Multitalented junior Angelina Saccone performed with the New York State Symphony Orchestra Musicians at Weill Recital Hall at Carnegie Hall, thanks to adjunct professor and Adelphi Symphony Orchestra director Stefano Miceli.
The co-principal violin two chair of the New York State Symphony Orchestra Musicians isn’t usually a position held open for college students. But avid instrumentalist Angelina Saccone isn’t a usual student.
While she’s an exercise science major, Saccone is equally dedicated to her violin studies. So much so, in fact, that Stefano Miceli, an adjunct professor in the Department of Music and music director of the Adelphi Symphony Orchestra, invited her to join the orchestra—for which Miceli is also the music director—in a concert on November 12 at Weill Recital Hall at Carnegie Hall, performing music by Camille Saint-Saëns, Ottorino Respighi, Edvard Grieg and a 2015 composition by the Shanghai-born composer Xiaogang Ye.

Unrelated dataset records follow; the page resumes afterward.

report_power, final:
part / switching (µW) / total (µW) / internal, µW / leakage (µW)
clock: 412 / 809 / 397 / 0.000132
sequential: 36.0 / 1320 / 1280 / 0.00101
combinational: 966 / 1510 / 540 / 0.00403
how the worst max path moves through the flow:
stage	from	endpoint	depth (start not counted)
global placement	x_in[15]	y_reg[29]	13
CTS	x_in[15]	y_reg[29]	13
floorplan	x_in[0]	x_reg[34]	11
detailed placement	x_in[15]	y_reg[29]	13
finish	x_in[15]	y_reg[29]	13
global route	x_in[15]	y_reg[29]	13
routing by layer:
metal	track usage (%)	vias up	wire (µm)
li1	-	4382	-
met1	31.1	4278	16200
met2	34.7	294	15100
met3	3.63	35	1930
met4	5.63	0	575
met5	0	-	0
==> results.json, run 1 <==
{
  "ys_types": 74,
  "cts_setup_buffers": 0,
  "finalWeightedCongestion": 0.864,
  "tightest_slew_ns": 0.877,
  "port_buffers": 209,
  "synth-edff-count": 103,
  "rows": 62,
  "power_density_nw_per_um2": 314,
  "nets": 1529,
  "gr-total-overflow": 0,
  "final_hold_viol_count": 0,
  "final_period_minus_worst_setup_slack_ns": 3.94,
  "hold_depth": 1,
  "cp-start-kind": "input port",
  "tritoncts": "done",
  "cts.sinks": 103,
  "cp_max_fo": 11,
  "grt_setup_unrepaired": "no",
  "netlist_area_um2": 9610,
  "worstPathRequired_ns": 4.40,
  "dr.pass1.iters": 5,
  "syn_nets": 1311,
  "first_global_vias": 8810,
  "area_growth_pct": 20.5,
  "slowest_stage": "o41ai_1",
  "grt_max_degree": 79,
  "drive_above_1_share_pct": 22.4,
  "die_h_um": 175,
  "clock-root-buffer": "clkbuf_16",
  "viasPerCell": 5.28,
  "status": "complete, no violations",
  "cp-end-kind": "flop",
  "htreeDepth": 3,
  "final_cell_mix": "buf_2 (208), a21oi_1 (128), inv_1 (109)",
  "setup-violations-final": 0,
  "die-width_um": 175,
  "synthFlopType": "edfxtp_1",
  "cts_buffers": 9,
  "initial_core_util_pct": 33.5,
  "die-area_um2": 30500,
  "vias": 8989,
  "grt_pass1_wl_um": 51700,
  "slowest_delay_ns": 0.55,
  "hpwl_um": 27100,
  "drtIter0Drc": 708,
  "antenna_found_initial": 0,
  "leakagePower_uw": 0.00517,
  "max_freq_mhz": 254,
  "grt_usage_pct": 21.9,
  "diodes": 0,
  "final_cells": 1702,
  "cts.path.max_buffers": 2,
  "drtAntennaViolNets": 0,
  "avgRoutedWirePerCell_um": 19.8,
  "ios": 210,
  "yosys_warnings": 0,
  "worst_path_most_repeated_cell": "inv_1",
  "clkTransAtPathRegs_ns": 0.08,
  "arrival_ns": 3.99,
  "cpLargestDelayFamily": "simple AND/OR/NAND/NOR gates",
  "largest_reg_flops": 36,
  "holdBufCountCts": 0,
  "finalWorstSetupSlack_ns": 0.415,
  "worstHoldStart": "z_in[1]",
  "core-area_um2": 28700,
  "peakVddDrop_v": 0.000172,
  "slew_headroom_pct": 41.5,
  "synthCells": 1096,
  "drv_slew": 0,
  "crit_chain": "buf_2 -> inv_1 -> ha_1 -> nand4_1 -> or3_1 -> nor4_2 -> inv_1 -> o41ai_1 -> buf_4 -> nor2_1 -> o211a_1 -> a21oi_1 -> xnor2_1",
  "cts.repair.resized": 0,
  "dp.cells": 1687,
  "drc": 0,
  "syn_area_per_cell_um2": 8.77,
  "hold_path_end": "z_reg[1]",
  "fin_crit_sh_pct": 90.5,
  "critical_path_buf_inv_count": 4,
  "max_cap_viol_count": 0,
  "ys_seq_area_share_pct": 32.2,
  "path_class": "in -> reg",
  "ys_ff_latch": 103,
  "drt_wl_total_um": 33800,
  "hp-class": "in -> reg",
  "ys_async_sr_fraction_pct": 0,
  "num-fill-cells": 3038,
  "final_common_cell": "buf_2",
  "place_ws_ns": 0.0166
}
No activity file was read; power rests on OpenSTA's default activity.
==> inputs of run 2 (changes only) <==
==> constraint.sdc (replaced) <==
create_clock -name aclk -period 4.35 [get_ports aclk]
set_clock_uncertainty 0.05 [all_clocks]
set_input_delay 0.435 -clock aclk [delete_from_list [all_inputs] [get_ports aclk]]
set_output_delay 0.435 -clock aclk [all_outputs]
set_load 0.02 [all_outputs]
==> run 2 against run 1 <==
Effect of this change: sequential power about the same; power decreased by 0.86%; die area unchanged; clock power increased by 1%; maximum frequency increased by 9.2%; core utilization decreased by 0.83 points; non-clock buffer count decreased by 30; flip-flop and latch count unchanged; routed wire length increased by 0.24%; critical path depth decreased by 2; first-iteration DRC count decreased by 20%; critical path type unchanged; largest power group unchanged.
File: src/rtl/core/assert_macros.svh
// Assertion helpers shared by the RTL; empty when building for synthesis.
`ifndef ASSERT_MACROS_SVH
`define ASSERT_MACROS_SVH

`ifndef SYNTHESIS

// Check that the consequent holds in the same cycle as the antecedent.
`define ASSERT_SAME(label, clk, rst_n, ante, cons) \
    label: assert property (@(posedge clk) disable iff (!(rst_n)) (ante) |-> (cons)) \
        else $error("assertion failed: same-cycle check");

// Check that the consequent holds in the cycle after the antecedent.
`define ASSERT_NEXT(label, clk, rst_n, ante, cons) \
    label: assert property (@(posedge clk) disable iff (!(rst_n)) (ante) |=> (cons)) \
        else $error("assertion failed: next-cycle check");

`else

`define ASSERT_SAME(label, clk, rst_n, ante, cons)
`define ASSERT_NEXT(label, clk, rst_n, ante, cons)

`endif

`endif

File: src/rtl/core/mlink_pkg.sv
package mlink_pkg;

    // Input beat codes
    localparam logic [1:0] MODE_TICK     = 2'd0;
    localparam logic [1:0] MODE_TRAFFIC  = 2'd1;
    localparam logic [1:0] MODE_OVERRIDE = 2'd2;

    // Frame timing
    localparam logic [3:0] FRAME_TICKS    = 4'd10;
    localparam logic [2:0] MUTE_HIGH      = 3'd3;
    localparam logic [2:0] UNMUTE_HIGH    = 3'd7;

    // Readback decoding
    localparam logic [1:0] ENOUGH         = 2'd3;
    localparam logic [6:0] TIME_MAX       = 7'd127;
    localparam logic [3:0] SILENCE_RELOAD = 4'd12;
    localparam logic [3:0] SILENCE_RESET  = 4'd10;

    // Configuration reset value
    localparam logic [7:0] TIMEOUT_RESET  = 8'd13;

    typedef struct packed {
        logic [1:0] mode;
        logic       status_pin;
        logic       override_enable;
        logic       override_unmute;
    } t_item;

    typedef struct packed {
        logic signal_out;
        logic audio_ok_led;
        logic software_override;
        logic software_unmute;
        logic traffic_derived;
        logic traffic_unmute;
    } t_req_status;

    typedef struct packed {
        logic hw_valid;
        logic hw_unmute;
    } t_hw_status;

    // Time within one tick of the nominal count
    function automatic logic is_near(input logic [6:0] v, input logic [2:0] c);
        logic [7:0] v_w;
        logic [7:0] c_w;
        v_w = {1'b0, v};
        c_w = {5'd0, c};
        return (v_w + 8'd1 == c_w) || (v_w == c_w) || (v_w == c_w + 8'd1);
    endfunction

endpackage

“It was really, really cool,” Saccone said of her Carnegie Hall debut. “I’ve gone to places like All-State [New York State School Music Association auditions] and LISFA [Long Island String Festival Association] where the students are very skilled, but this was more like mature professionals. I learned a lot from them. I want to take what I learned from them into my role as concertmaster for the Adelphi Orchestra.”
While working with the New York State Symphony Orchestra Musicians, she picked up some of the subtler practices of being an orchestra member, she said, like having the string players practice matching their bowing movements and visually checking in with the other musicians in her section in addition to watching the conductor.
“I definitely was the least qualified to be there,” she added, “but I do think I work hard and practice a lot and I deserved to be there.”
Combining music and exercise science
“Angelina’s debut with the New York State Symphony Orchestra [Musicians] at Carnegie Hall was extremely successful, representing her skills and her Adelphi University background,” Miceli said.
“Her approach to each class is incredibly serious as an ambitious college student who clearly wants to make herself highly performative during every session,” he added. “Angelina Saccone is not a music major but this doesn’t represent a limitation to her. She is an outstanding student in orchestra performance who understands the unique power of music to be beneficial to her own academic life.”
Saccone started playing violin in fourth grade and took to it quickly. She plans to graduate early after the Fall 2024 semester and go on to get a doctorate in physical therapy. She also sees music as always being a part of her life and hopes to play in, or even lead, a local chamber group in the future. She’s a fan of the Romantic composers—Brahms and Dvorák in particular—but was quick to add that “Shostakovich is my all-time favorite. I love stuff that sounds crazy. He was suicidal, he was dealing with a lot of stuff in his brain, and a lot of that comes out in his music.”
A Northport, New York, native, she said she was glad to find a school near home where she could pursue both her ambitions. “My parents wanted me to stay on the Island for college,” she said. “Adelphi had a lot to offer. It has a good exercise science program and a good music program. I don’t think I would have had these opportunities at another college.”